Stemming vs Lemmatization

Truncate a word to its root or base unit

Aditya Beri
Towards Data Science

--

Stemming and Lemmatization are text normalization techniques within the field of Natural language Processing that are used to prepare text, words, and documents for further processing. In this blog, you may study stemming and lemmatization in an exceedingly practical approach covering the background, applications of stemming and lemmatization, and the way to stem and lemmatize words, sentences and documents using the Python nltk package which is the natural language package provided by Python

In natural language processing, you may want your program to acknowledge that the words “kick” and “kicked” are just different tenses of the same verb. this can be the concept of reducing different kinds of a word to a core root.

Stemming

Stemming is the process of producing morphological variants of a root/base word. Stemming programs are commonly referred to as stemming algorithms or stemmers.

Often when searching text for a certain keyword, it helps if the search returns variations of the word. For instance, searching for “boat” might also return “boats” and “boating”. Here, “boat” would be the stem for [boat, boater, boating, boats].
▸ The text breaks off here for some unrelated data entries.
--- config.mk ---
export PLATFORM = sky130hd
export DESIGN_NAME = branch_predictor_btb
export DESIGN_NICKNAME = d
export VERILOG_FILES = /design/src/rtl/branch_predictor_btb_pkg.sv /design/src/rtl/branch_predictor_btb_entry_array.sv /design/src/rtl/branch_predictor_btb.sv
export SDC_FILE = /design/constraint.sdc
export NUM_CORES = 1
export LEC_CHECK = 0
export CAP_MARGIN = 20
export CORE_UTILIZATION = 40
export CTS_CLUSTER_SIZE = 40
export DETAILED_ROUTE_END_ITERATION = 6
export PLACE_DENSITY = 0.73
export SYNTH_ARGS = -nofsm -noshare
export SYNTH_HDL_FRONTEND = slang
export SYNTH_SLANG_ARGS = --single-unit
--- constraint.sdc ---
create_clock -name i_clk -period 4.7 [get_ports i_clk]
set_clock_uncertainty 0.2 [all_clocks]
set_input_delay 1.41 -clock i_clk [delete_from_list [all_inputs] [get_ports i_clk]]
set_output_delay 1.41 -clock i_clk [all_outputs]
set_load 0.01 [all_outputs]
--- src/rtl/branch_predictor_btb_pkg.sv ---
// Shared definitions for the branch predictor: counter encodings, PC increment
// and the helpers that split a PC into table index and tag.
package branch_predictor_btb_pkg;

  localparam logic [1:0] CNT_SNT = 2'd0;
  localparam logic [1:0] CNT_WNT = 2'd1;
  localparam logic [1:0] CNT_WT  = 2'd2;
  localparam logic [1:0] CNT_ST  = 2'd3;

  localparam int BP_PC_INC = 4;
  localparam int BP_PC_MAX = 64;

  // Word-aligned PCs: bits [1:0] never take part in indexing.
  function automatic logic [31:0] bp_index(input logic [BP_PC_MAX-1:0] pc,
                                           input int index_bits);
    logic [BP_PC_MAX-1:0] mask;
    mask = (64'd1 << index_bits) - 64'd1;
    return 32'((pc >> 2) & mask);
  endfunction

  function automatic logic [31:0] bp_tag(input logic [BP_PC_MAX-1:0] pc,
                                         input int index_bits,
                                         input int tag_bits);
    logic [BP_PC_MAX-1:0] mask;
    mask = (64'd1 << tag_bits) - 64'd1;
    return 32'((pc >> (index_bits + 2)) & mask);
  endfunction

endpackage

--- src/rtl/branch_predictor_btb_entry_array.sv ---
// Predictor table storage: two asynchronous read ports (ID, ALU) and one
// synchronous write port; a write always marks the entry valid.
module bp_entry_array
  import branch_predictor_btb_pkg::*;
#(
  parameter int INDEX_BITS = 3,
  parameter int TAG_BITS   = 8,
  parameter int PC_WIDTH   = 32
) (
  input  logic                  i_clk,
  input  logic                  i_reset,
  input  logic [INDEX_BITS-1:0] i_id_idx,
  output logic                  o_id_valid,
  output logic [TAG_BITS-1:0]   o_id_tag,
  output logic [1:0]            o_id_cnt,
  output logic [PC_WIDTH-1:0]   o_id_target,
  input  logic [INDEX_BITS-1:0] i_ex_idx,
  output logic                  o_ex_valid,
  output logic [TAG_BITS-1:0]   o_ex_tag,
  output logic [1:0]            o_ex_cnt,
  output logic [PC_WIDTH-1:0]   o_ex_target,
  input  logic                  i_wr_en,
  input  logic [INDEX_BITS-1:0] i_wr_idx,
  input  logic [TAG_BITS-1:0]   i_wr_tag,
  input  logic [1:0]            i_wr_cnt,
  input  logic [PC_WIDTH-1:0]   i_wr_target
);

  localparam int ENTRIES = 1 << INDEX_BITS;

  logic [ENTRIES-1:0]  r_valid;
  logic [TAG_BITS-1:0] r_tag    [ENTRIES];
  logic [1:0]          r_cnt    [ENTRIES];
  logic [PC_WIDTH-1:0] r_target [ENTRIES];

  assign o_id_valid  = r_valid[i_id_idx];
  assign o_id_tag    = r_tag[i_id_idx];
  assign o_id_cnt    = r_cnt[i_id_idx];
  assign o_id_target = r_target[i_id_idx];

  assign o_ex_valid  = r_valid[i_ex_idx];
  assign o_ex_tag    = r_tag[i_ex_idx];
  assign o_ex_cnt    = r_cnt[i_ex_idx];
  assign o_ex_target = r_target[i_ex_idx];

  always_ff @(posedge i_clk) begin
    if (i_reset) begin
      r_valid <= '0;
      for (int i = 0; i < ENTRIES; i++) begin
        r_tag[i]    <= '0;
        r_cnt[i]    <= CNT_WNT;
        r_target[i] <= '0;
      end
    end else if (i_wr_en) begin
      r_valid[i_wr_idx]  <= 1'b1;
      r_tag[i_wr_idx]    <= i_wr_tag;
      r_cnt[i_wr_idx]    <= i_wr_cnt;
      r_target[i_wr_idx] <= i_wr_target;
    end
  end

endmodule

--- src/rtl/branch_predictor_btb.sv ---
// Dynamic branch predictor: 2-bit counter history table plus tagged target
// buffer; predicts in ID, resolves in ALU and counts mispredictions.
module branch_predictor_btb
  import branch_predictor_btb_pkg::*;
#(
  parameter int INDEX_BITS = 3,
  parameter int TAG_BITS   = 8,
  parameter int PC_WIDTH   = 32,
  parameter int CNT_WIDTH  = 16
) (
  input  logic                 i_clk,
  input  logic                 i_reset,
  input  logic                 i_id_branch,
  input  logic [PC_WIDTH-1:0]  i_id_pc,
  input  logic                 i_ex_branch,
  input  logic [PC_WIDTH-1:0]  i_ex_pc,
  input  logic                 i_ex_taken,
  input  logic [PC_WIDTH-1:0]  i_ex_target,
  input  logic                 i_ex_pred_taken,
  input  logic [PC_WIDTH-1:0]  i_ex_pred_target,
  output logic                 o_predict_taken,
  output logic [PC_WIDTH-1:0]  o_predict_target,
  output logic                 o_flush,
  output logic [PC_WIDTH-1:0]  o_redirect_pc,
  output logic [CNT_WIDTH-1:0] o_mispredict_count
);

  logic [INDEX_BITS-1:0] w_id_idx, w_ex_idx;
  logic [TAG_BITS-1:0]   w_id_pc_tag, w_ex_pc_tag;
  logic                  w_id_valid, w_ex_valid;
  logic [TAG_BITS-1:0]   w_id_tag, w_ex_tag;
  logic [1:0]            w_id_cnt, w_ex_cnt;
  logic [PC_WIDTH-1:0]   w_id_target, w_ex_target;
  logic                  w_id_hit, w_ex_hit;
  logic                  w_flush;
  logic                  w_wr_en;
  logic [1:0]            w_wr_cnt;
  logic [PC_WIDTH-1:0]   w_wr_target;
  logic [CNT_WIDTH-1:0]  r_mispredict_count;

  assign w_id_idx    = INDEX_BITS'(bp_index(BP_PC_MAX'(i_id_pc), INDEX_BITS));
  assign w_ex_idx    = INDEX_BITS'(bp_index(BP_PC_MAX'(i_ex_pc), INDEX_BITS));
  assign w_id_pc_tag = TAG_BITS'(bp_tag(BP_PC_MAX'(i_id_pc), INDEX_BITS, TAG_BITS));
  assign w_ex_pc_tag = TAG_BITS'(bp_tag(BP_PC_MAX'(i_ex_pc), INDEX_BITS, TAG_BITS));

  bp_entry_array #(
    .INDEX_BITS (INDEX_BITS),
    .TAG_BITS   (TAG_BITS),
    .PC_WIDTH   (PC_WIDTH)
  ) u_entries (
    .i_clk       (i_clk),
    .i_reset     (i_reset),
    .i_id_idx    (w_id_idx),
    .o_id_valid  (w_id_valid),
    .o_id_tag    (w_id_tag),
    .o_id_cnt    (w_id_cnt),
    .o_id_target (w_id_target),
    .i_ex_idx    (w_ex_idx),
    .o_ex_valid  (w_ex_valid),
    .o_ex_tag    (w_ex_tag),
    .o_ex_cnt    (w_ex_cnt),
    .o_ex_target (w_ex_target),
    .i_wr_en     (w_wr_en),
    .i_wr_idx    (w_ex_idx),
    .i_wr_tag    (w_ex_pc_tag),
    .i_wr_cnt    (w_wr_cnt),
    .i_wr_target (w_wr_target)
  );

  assign w_id_hit = w_id_valid & (w_id_tag == w_id_pc_tag);
  assign w_ex_hit = w_ex_valid & (w_ex_tag == w_ex_pc_tag);

  assign w_flush = i_ex_branch & ~i_reset &
                   ((i_ex_taken != i_ex_pred_taken) |
                    (i_ex_taken & i_ex_pred_taken & (i_ex_target != i_ex_pred_target)));

  // The ID instruction is younger than a mispredicted branch, so it never redirects.
  assign o_predict_taken  = i_id_branch & w_id_hit & w_id_cnt[1] & ~w_flush & ~i_reset;
  assign o_predict_target = o_predict_taken ? w_id_target : '0;

  assign o_flush       = w_flush;
  assign o_redirect_pc = !w_flush    ? '0 :
                         i_ex_taken ? i_ex_target : i_ex_pc + PC_WIDTH'(BP_PC_INC);

  assign w_wr_en = i_ex_branch & ~i_reset;

  always_comb begin
    w_wr_cnt    = i_ex_taken ? CNT_WT : CNT_WNT;
    w_wr_target = i_ex_target;
    if (w_ex_hit) begin
      if (i_ex_taken) begin
        w_wr_cnt = (w_ex_cnt == CNT_ST) ? CNT_ST : w_ex_cnt + 2'd1;
      end else begin
        w_wr_cnt    = (w_ex_cnt == CNT_SNT) ? CNT_SNT : w_ex_cnt - 2'd1;
        w_wr_target = w_ex_target;
      end
    end
  end

  always_ff @(posedge i_clk) begin
    if (i_reset) begin
      r_mispredict_count <= '0;
    end else if (w_flush && (r_mispredict_count != '1)) begin
      r_mispredict_count <= r_mispredict_count + CNT_WIDTH'(1);
    end
  end

  assign o_mispredict_count = r_mispredict_count;

endmodule
==> flow_summary.toml, run 1 <==
[pwr]
p_per_area_nw_per_um2 = 313
p_leak_nw = 9.57
max-vdd-ir-drop_mv = 0.263

[timing]
setup_viol = 66
holdWs_ps = 289
rsz0062_at_grt = "true"
worst_pin_slew_ps = 809
finalCritPeriodShare_pct = 112
final.setup.worst_slack_ps = -562
fin_crit_ps = 5260
drv_slew = 0
slew_headroom_pct = 45.6
finalHoldViolations = 0
fmax_mhz = 190

[routing]
first_pass_iters = 5
num_vias = 13700
drc = 0
ant_nets = 0
vias_per_cell = 5.61
wire_per_inst_microns = 24.2
drt-initial-drc-count = 1199
drt-total-wl_mm = 59.1

[worst_hold_path]
hp-class = "reg2reg"

[grt]
grt_pass1_wl_mm = 86.3
antenna_found_initial = 2
grt_pass1_vias = 13800
grt_max_degree = 65
grt_overflow_total = 0
grtUsageTotal_pct = 24.9

[job]
max_cap_viol_count = 0

[synthesis]
yosysMostFrequentCell = "edfxtp_1"
netlist_area_sq_um = 18600
syn-instance-count = 1440
yosysTopAreaCell = "edfxtp_1"
synth_warnings = 0
synth_area_leaders = "edfxtp_1 (54%), and2_1 (11%), mux4_2 (10%), mux2i_1 (3.8%), xnor2_1 (2.6%)"
ys_ff_latch = 360
synthesis.nets = 1577
ys_seq_area_share_pct = 56.7
synth_cell_types = 56
yosys.area.top_type_share_pct = 54.1
avgSynthCellArea_sq_um = 12.9
synthTopCellsByCount = "edfxtp_1 (336), and2_1 (319), nor2_1 (95)"
synth-edff-count = 336
async_reset_ff_share_pct = 0
ys.flop_type = "edfxtp_1"

[worst_setup_path]
crit_path_end_kind = "primary output"
cp_data_arrival_time_ps = 3650
cp_slowest_cell = "mux4_2"
worst-setup-path-type = "in2out"
path_buf_inv = 6
required_ps = 3090
critical_path.top_delay_family = "buffers and inverters"
critical_path.max_stage_delay_ps = 490
crit_chain = "buf_16 > mux4_2 > mux2i_1 > xnor2_1 > nor4_2 > buf_4 > nand4_1 > buf_6 > buf_12 > buf_16 > nor2_4 > buf_6"
start_kind = "input pin"
critPathMaxFanout = 8

[clock_network]
insertion_delay_ps = 570
cts_tree = "built"
clkTransAtPathRegs_ps = 60
cts_buffer_depth = 3
htree_levels = 2
cts_root_buffer = "clkbuf_16"
cts_num_sinks = 360
cts_buffers = 39

[status]
violations = "negative setup slack"
status = "finished, violations left"

[layout]
num-fill-cells = 3662
fin_nets = 1948
syn2layout_area_growth_pct = 35.1
instances_no_fill = 2439
drive_above_1_share_pct = 32.5
diodes = 0
ff_latch_area_sq_um = 10600
multi_input_area_sq_um = 8190

[placed_design]
port_buffers = 194
dp.cells = 2344
place.gp.congestion = 0.934
place.detailed.hpwl_mm = 39.3

[floorplan]
core_sq_um = 45700
rows = 78
start_util_pct = 40.8
die_area_sq_um = 47500
fp.dieH_microns = 218
ios = 216
die_w_microns = 218
## stage by stage
stage / utilization [%] / cell area (sq um) / power [W] / setup TNS, ps / setup WS [ps]
2_1_floorplan: - / 19000 / 0.00433 / -2940 / -100
3_3_place_gp: 50.5 / 23100 / 0.00486 / -278460 / -1510
3_5_place_dp: 50.5 / 23100 / 0.00488 / -283970 / -1580
4_1_cts: 54.5 / 24900 / 0.00787 / -31740 / -632
5_1_grt: 55.1 / 25200 / 0.00810 / -34570 / -641
6_report: 55.1 / 25200 / 0.00787 / -31290 / -562
## layout by cell type, fill, tap and decap left out, types with 9 or more instances in the layout
cell             netlist  final
edfxtp_1             336    336
and2_1               319    316
buf_4                  4    201
mux4_2                85     85
buf_6                  0     79
mux2i_1               70     67
dlygate4sd2_1          0     59
nor2_4                 0     50
clkdlybuf4s50_1        0     45
xnor2_1               56     44
nor2_1                95     41
clkbuf_16              0     40
nand2_1               40     37
a21oi_1               42     31
buf_12                 0     31
nand3_1               26     24
dfxtp_1               24     24
o21ai_0               24     23
and3_1                20     20
nand4_1               18     18
xor2_1                17     17
buf_2                 14     15
clkbuf_1              70     12
a21oi_2                0     11
a211oi_1              11     11
nor3_1                10      9
a21o_1                 9      9
## state kept, by name, summed over array words and instances (netlist names)
register and count:
u_entries.r_target 256, u_entries.r_tag 64, o_mispredict_count 16, u_entries.r_cnt 16
u_entries.r_valid 8
## timing repair
action | 4_1_cts | 5_1_grt
hold buffers | 0 | 0
gates resized for setup | 498 | 81
pin swaps | 57 | 34
endpoints found under the setup margin | 66 | 66
endpoints found under the hold margin | 0 | 0
cloned | 5 | 1
buffers inserted | 25 | 9
## cell families (layout without fill, tap and decap cells)
group	Yosys count	after routing	synth area share, %
muxes	161	161	14.4
adders and majority gates	3	3	0.201
DFF	360	360	56.7
AOI/OAI and AO/OA	130	130	4.66
and+or+nand+nor	576	576	17.5
xor gates and xnor gates	73	73	3.43
buffers and inverters	137	536	3.12
## worst reg2reg max path, cell delays in order, from the launching register on
cell      delay [ps]
edfxtp_1         380
mux2_2           270
a221oi_1         310
o221ai_1         180
xor2_1           430
nor4_2            60
buf_4            190
a21oi_2          250
or2_2            260
buf_12           170
## layer usage
layer	track usage, %	share of wire [%]
met5	0	0.020
met4	10.9	4.1
met3	4.38	8.6
met2	40.2	48
met1	32.9	40
## report_power, final
group          internal [W]  leakage, nW  switching, W
clock               0.00172        0.595       0.00127
sequential          0.00369         3.43     0.0000620
combinational      0.000545         5.55      0.000585
## layout make-up
class / count / share of cell area [%]
Clock buffer: 51 / 4.05
Clock inverter: 18 / 0.795
Inverter: 13 / 0.229
Multi-Input combinational cell: 943 / 32.5
Sequential cell: 360 / 42.0
Tap cell: 600 / 2.98
Timing Repair Buffer: 454 / 17.5
## final timing paths
kind,startpoint,to,slack (ps),cells past startpoint
max,i_id_pc[2],o_predict_target[8],-560,12
min,u_entries.r_valid[1],u_entries.r_valid[1],290,1
max reg2reg,u_entries.r_tag[3][1],u_entries.r_target[4][3],1680,9
min reg2reg,u_entries.r_valid[1],u_entries.r_valid[1],290,1
Power figures use the tool's default switching activity.
==> inputs of run 2 (changes only) <==
GPL_ROUTABILITY_DRIVEN = 0   (was not set)
==> run 2 against run 1 <==
Effect of this change:
- the flow still finishes with violations (negative setup slack)
- via count rose by 1.2%
- final cell count rose by 0.62%
- wire length rose by 0.34%
- clock power barely moved
- combinational power barely moved
- core utilization rose by 0.24 points
- die area did not move
- largest cell class unchanged
- first-iteration DRC count fell by 4.6%
- critical endpoint is now o_redirect_pc[9]
- flip-flop and latch count did not move
- critical path depth rose by 1
- sequential share of layout area fell by 0.18 points
==> flow_summary.toml, run 2 (synthesis results as in run 1) <==
[floorplan]
fp.dieH_microns = 218
core_sq_um = 45700
start_util_pct = 40.8
rows = 78
die_area_sq_um = 47500
ios = 216
die_w_microns = 218

[worst_setup_path]
start_kind = "input pin"
crit_path_end_kind = "primary output"
required_ps = 3090
critical_path.max_stage_delay_ps = 390
r2r_setup_slack_ps = 1520
crit_top_cell = "buf_6"
cp_data_arrival_time_ps = 3690
reg2reg_to = "u_entries.r_target[1][17]"
critPathMaxFanout = 4
cp_slowest_cell = "nor4_4"
crit_start = "i_ex_target[13]"
crit_chain = "dlygate4sd2_1 > xnor2_1 > buf_4 > nand4_1 > nor4_4 > a21boi_4 > o21ai_4 > buf_6 > buf_12 > clkinvlp_4 > buf_6 > and2_4 > buf_6"
worst-setup-path-type = "in2out"
cp-endpoint = "o_redirect_pc[9]"
rr_worst_depth = 9
reg2reg_from = "u_entries.r_tag[3][1]"

[placed_design]
dp.cells = 2354
placed_cell_area_sq_um = 23100
dp_slack_ps = -1650
port_buffers = 194
place.detailed.hpwl_mm = 39.6

[clock_network]
cts_buffers = 39
htree_levels = 2
clkTransAtPathRegs_ps = 60
cts_tree = "built"
insertion_delay_ps = 540
cts_buffer_depth = 3
cts_num_sinks = 360
cts_root_buffer = "clkbuf_16"

[routing]
vias_per_cell = 5.65
first_pass_iters = 5
wire_per_inst_microns = 24.2
ant_nets = 0
drt-total-wl_mm = 59.3
num_vias = 13900
drt-initial-drc-count = 1144
drc = 0

[layout]
top_regs = "u_entries.r_target x256, u_entries.r_tag x64"
fin_nets = 1965
layout_commonest_cell = "edfxtp_1"
drive_above_1_share_pct = 33.2
diodes = 0
largest_reg_flops = 256
final_area_sq_um = 25300
syn2layout_area_growth_pct = 35.7
instances_no_fill = 2454
regMostFlops = "u_entries.r_target"
layout_common_cells = "edfxtp_1 (336), and2_1 (316), buf_4 (220)"

[pwr]
swShare_pct = 24.1
p_leak_nw = 9.69
power_frac_clock_pct = 37.7
p_per_area_nw_per_um2 = 311
internal_power_w = 0.00597
p_switching_w = 0.00189
max-vdd-ir-drop_mv = 0.242
seq_power_share_pct = 47.8
power_frac_comb_pct = 14.5

[grt]
grt_pass1_vias = 14100
grt_pass1_wl_mm = 86.5
grt_overflow_total = 0
antenna_found_initial = 0
grt_max_degree = 65
grtUsageTotal_pct = 24.6

[timing]
fin_crit_ps = 5300
tns_ps = -33460
slew_headroom_pct = 41.8
setup_viol = 66
worst_pin_slew_ps = 866
final.setup.worst_slack_ps = -604
finalCritPeriodShare_pct = 113
drv_slew = 0
finalHoldViolations = 0
rsz0062_at_grt = "true"
fmax_mhz = 189

[job]
max_cap_viol_count = 0

[worst_hold_path]
hp-class = "reg2reg"

[status]
violations = "negative setup slack"
status = "finished, violations left"
## run 2: how the worst min path moves through the flow
| stage | from | end | slack [ps] | cells after the start |
|---|---|---|---|---|
| floorplan | u_entries.r_valid[4] | u_entries.r_valid[4] | 240 | 1 |
| global placement | u_entries.r_valid[2] | u_entries.r_valid[2] | 270 | 1 |
| detailed placement | u_entries.r_valid[4] | u_entries.r_valid[4] | 270 | 1 |
| CTS | u_entries.r_valid[2] | u_entries.r_valid[2] | 290 | 1 |
| global route | u_entries.r_valid[2] | u_entries.r_valid[2] | 320 | 1 |
| finish | u_entries.r_valid[4] | u_entries.r_valid[4] | 290 | 1 |
## run 2: layout make-up
cell class	instances	area (sq um)
Clock buffer	46	1020
Clock inverter	21	198
Fill cell	3645	20400
Inverter	13	57.6
Multi-Input combinational cell	943	8190
Sequential cell	360	10600
Tap cell	600	751
Timing Repair Buffer	471	4510
## run 2: power by group through the flow
stage,Clock [W],Sequential (W),Combinational (W)
floorplan,0,0.00379,0.000535
global placement,0,0.00380,0.00106
detailed placement,0,0.00382,0.00107
CTS,0.00299,0.00375,0.00111
global route,0.00310,0.00377,0.00120
finish,0.00296,0.00375,0.00114
## run 2: per-stage QoR
stage          power [W]  util (%)  hold WS [ps]
2_1_floorplan    0.00433         -           242
3_3_place_gp     0.00486      50.6           266
3_5_place_dp     0.00488      50.6           274
4_1_cts          0.00785      54.5           294
5_1_grt          0.00807      55.4           317
6_report         0.00786      55.4           291
## run 2: worst max-delay path: cells and delay by family
| family | cells | cell delay (ps) |
|---|---|---|
| AOI/OAI and AO/OA | 2 | 270 |
| xor gates and xnor gates | 1 | 220 |
| and+or+nand+nor | 3 | 670 |
| buffers and inverters | 7 | 1110 |
## run 2: timing repair
item                       4_1_cts  5_1_grt
hold buffers                     0        0
setup endpoints to repair       66       66
gates resized for setup        468      111
pin swaps                       43       44
cloned                           6        1
setup buffers                   28       19
## run 2: routing by layer
metal  track usage, %  vias to the layer above  share of wire (%)
met5                0                        -                  0
met4             10.2                        0                3.7
met3             3.88                      109                7.8
met2             41.1                      662                 49
met1             31.8                     7018                 40
li1                 -                     6066                  -
==> inputs of run 3 (changes only) <==
CTS_CLUSTER_SIZE = 25   (was 40)
PLACE_DENSITY = 0.72   (was 0.73)
SYNTH_HIERARCHICAL = 1   (was not set)
==> run 3 against run 2 <==
Effect of this change:
- critical endpoint is now o_predict_target[23]
- power rose by 1.2%
- final cell count rose by 5.3%
- the flow finishes with violations (design-rule violations, negative setup slack)
- hold slack improved by 2.9 ps
- wire length rose by 15%
- core utilization fell by 4.1 points
- final area rose by 6.5%
- global-route usage rose by 0.35 points
- synthesized cell count rose by 8.3%
- maximum frequency fell by 2.2%
- count of clock-buffer cells in the layout rose by 9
Stemming is a somewhat crude method for cataloging related words; it essentially chops off letters from the end until the stem is reached. This works fairly well in most cases, but unfortunately English has many exceptions where a more sophisticated process is required. In fact, spaCy doesn’t include a stemmer, opting instead to rely entirely on lemmatization.

Porter Stemmer

One of the most common — and effective — stemming tools is Porter’s Algorithm developed by Martin Porter in 1980. The algorithm employs five phases of word reduction, each with its own set of mapping rules. In the first phase, simple suffix mapping rules are defined, such as:

# Import the toolkit and the full Porter Stemmer library
import nltk

from nltk.stem.porter import *
p_stemmer = PorterStemmer()words = ['run','runner','running','ran','runs','easily','fairly']for word in words:
print(word+' --> '+p_stemmer.stem(word))

Output

run --> run
runner --> runner
running --> run
ran --> ran
runs --> run
easily --> easili
fairly --> fairli

Note how the stemmer recognizes “runner” as a noun, not a verb form or participle. Also, the adverbs “easily” and “fairly” are stemmed to the unusual root “easili” and “fairli”

Snowball Stemmer

This is somewhat of a misnomer, as Snowball is the name of a stemming language developed by Martin Porter. The algorithm used here is more accurately called the “English Stemmer” or “Porter2 Stemmer”. It offers a slight improvement over the original Porter stemmer, both in logic and speed. Since nltk uses the name SnowballStemmer, we’ll use it here.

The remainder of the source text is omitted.